I Built a Product in 20 Hours That Didn't Exist on Friday Night

March 27, 2026
#ai #building #mockdeskai #startup

Last weekend I spent 20 hours building a product from scratch. By Sunday night I had a working Electron desktop app that lets sales reps in the decorated apparel industry edit professional PSD designs with AI — change text, swap colors, adjust fonts, toggle layers — without opening Photoshop and without waiting two weeks for the art department to turn around a simple proof edit.

The product is called MockDeskAI. It shipped as v0.1.1-beta on GitHub Releases. A real person saw the demo. And I threw away three complete architectures to get there.

This is the honest story of what that weekend looked like.

Friday Night: The Problem

I work in wholesale telecom by day, but I have a connection in the decorated apparel industry — a space worth $30-40 billion with 150,000 to 260,000 sales reps in North America alone. The problem is painfully simple: sales reps need to show clients what their logo looks like on a hat, a polo, a jacket. To do that, they send a design request to the art department, wait days or weeks for a proof, get feedback, send revisions, wait again.

For a simple text change — updating a company name, adjusting a phone number — this cycle is absurd. The rep knows exactly what needs to change. They just can't do it themselves because the designs are locked inside Photoshop files that require expensive software and technical skill to edit.

That's the gap. An AI-powered tool that lets non-designers make simple edits to professional PSD files, using natural language instead of Photoshop.

I'd been circling this idea for weeks. Friday night I decided to stop thinking and start building.

Saturday Morning: Architecture #1 — Rust Native PSD Engine

My first instinct was to go as close to the metal as possible. I started with a Tauri desktop app (Rust backend, web frontend) and built a native PSD engine using Rust's psd crate for parsing and fontdue for text rendering.

By mid-morning I had text extraction working. I could read every text layer from a professional PSD file — the kind of 300-500MB production files that art departments work with daily. Layer names, positions, font sizes, colors, all of it.

Then I tried to write text back.

This is where I hit the wall. PSD text is stored in a format that requires maintaining seven or more cascading length fields that reference each other. No library in any language — Rust, Python, JavaScript, C++ — reliably writes PSD text data. The format was designed by Adobe for Adobe, and nobody has fully reverse-engineered the text rendering pipeline.

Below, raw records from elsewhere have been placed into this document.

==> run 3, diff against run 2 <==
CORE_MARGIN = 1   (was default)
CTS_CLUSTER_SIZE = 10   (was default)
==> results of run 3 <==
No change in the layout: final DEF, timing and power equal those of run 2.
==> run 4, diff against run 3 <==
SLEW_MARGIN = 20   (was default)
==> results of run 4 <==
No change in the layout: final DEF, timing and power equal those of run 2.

I spent two hours confirming this across every PSD library I could find. The Rust engine could read perfectly. It could not write. Dead end.

Time spent: ~4 hours. Result: abandoned.

But not wasted. I now knew definitively that native PSD text writing was off the table, which eliminated an entire category of approaches and focused the search.

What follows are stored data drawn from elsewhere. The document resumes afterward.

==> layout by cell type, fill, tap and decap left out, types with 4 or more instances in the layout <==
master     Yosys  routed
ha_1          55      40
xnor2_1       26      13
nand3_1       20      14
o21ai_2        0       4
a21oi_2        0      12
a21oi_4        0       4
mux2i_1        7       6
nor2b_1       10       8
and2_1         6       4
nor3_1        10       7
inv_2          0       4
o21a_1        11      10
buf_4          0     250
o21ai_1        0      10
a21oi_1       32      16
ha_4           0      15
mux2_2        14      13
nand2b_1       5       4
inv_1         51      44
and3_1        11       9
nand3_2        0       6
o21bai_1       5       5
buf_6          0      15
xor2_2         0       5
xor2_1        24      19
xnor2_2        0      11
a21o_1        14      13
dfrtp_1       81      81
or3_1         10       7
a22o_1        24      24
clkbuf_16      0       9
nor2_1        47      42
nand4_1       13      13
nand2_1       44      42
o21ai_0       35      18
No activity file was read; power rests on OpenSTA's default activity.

Saturday Afternoon: Architecture #2 — SaaS Web App

If I couldn't write PSD text natively, I needed a library that could. The only one that reliably reads AND writes PSD text is ag-psd, a JavaScript library. So I pivoted to a web-based approach.

I built a Next.js app with ag-psd running in a Web Worker for client-side PSD processing. Upload a PSD, see all the layers, edit text through an AI chat interface, export the modified file. Deployed it to Vercel.

It worked. The PSD rendering was clean, the edits were accurate, and the whole thing ran in the browser.

Then I did the business model math.

The AI chat interface needed to call Claude's API for every user interaction. In a SaaS model, I'd be paying for every rep's API usage. With potentially thousands of reps making dozens of edits per day, the API costs would be unpredictable and potentially ruinous — especially for a solo founder with no funding trying to validate product-market fit.

I didn't want to charge users enough to cover API costs before I even knew if the product worked. And I definitely didn't want to eat those costs myself during a free beta period.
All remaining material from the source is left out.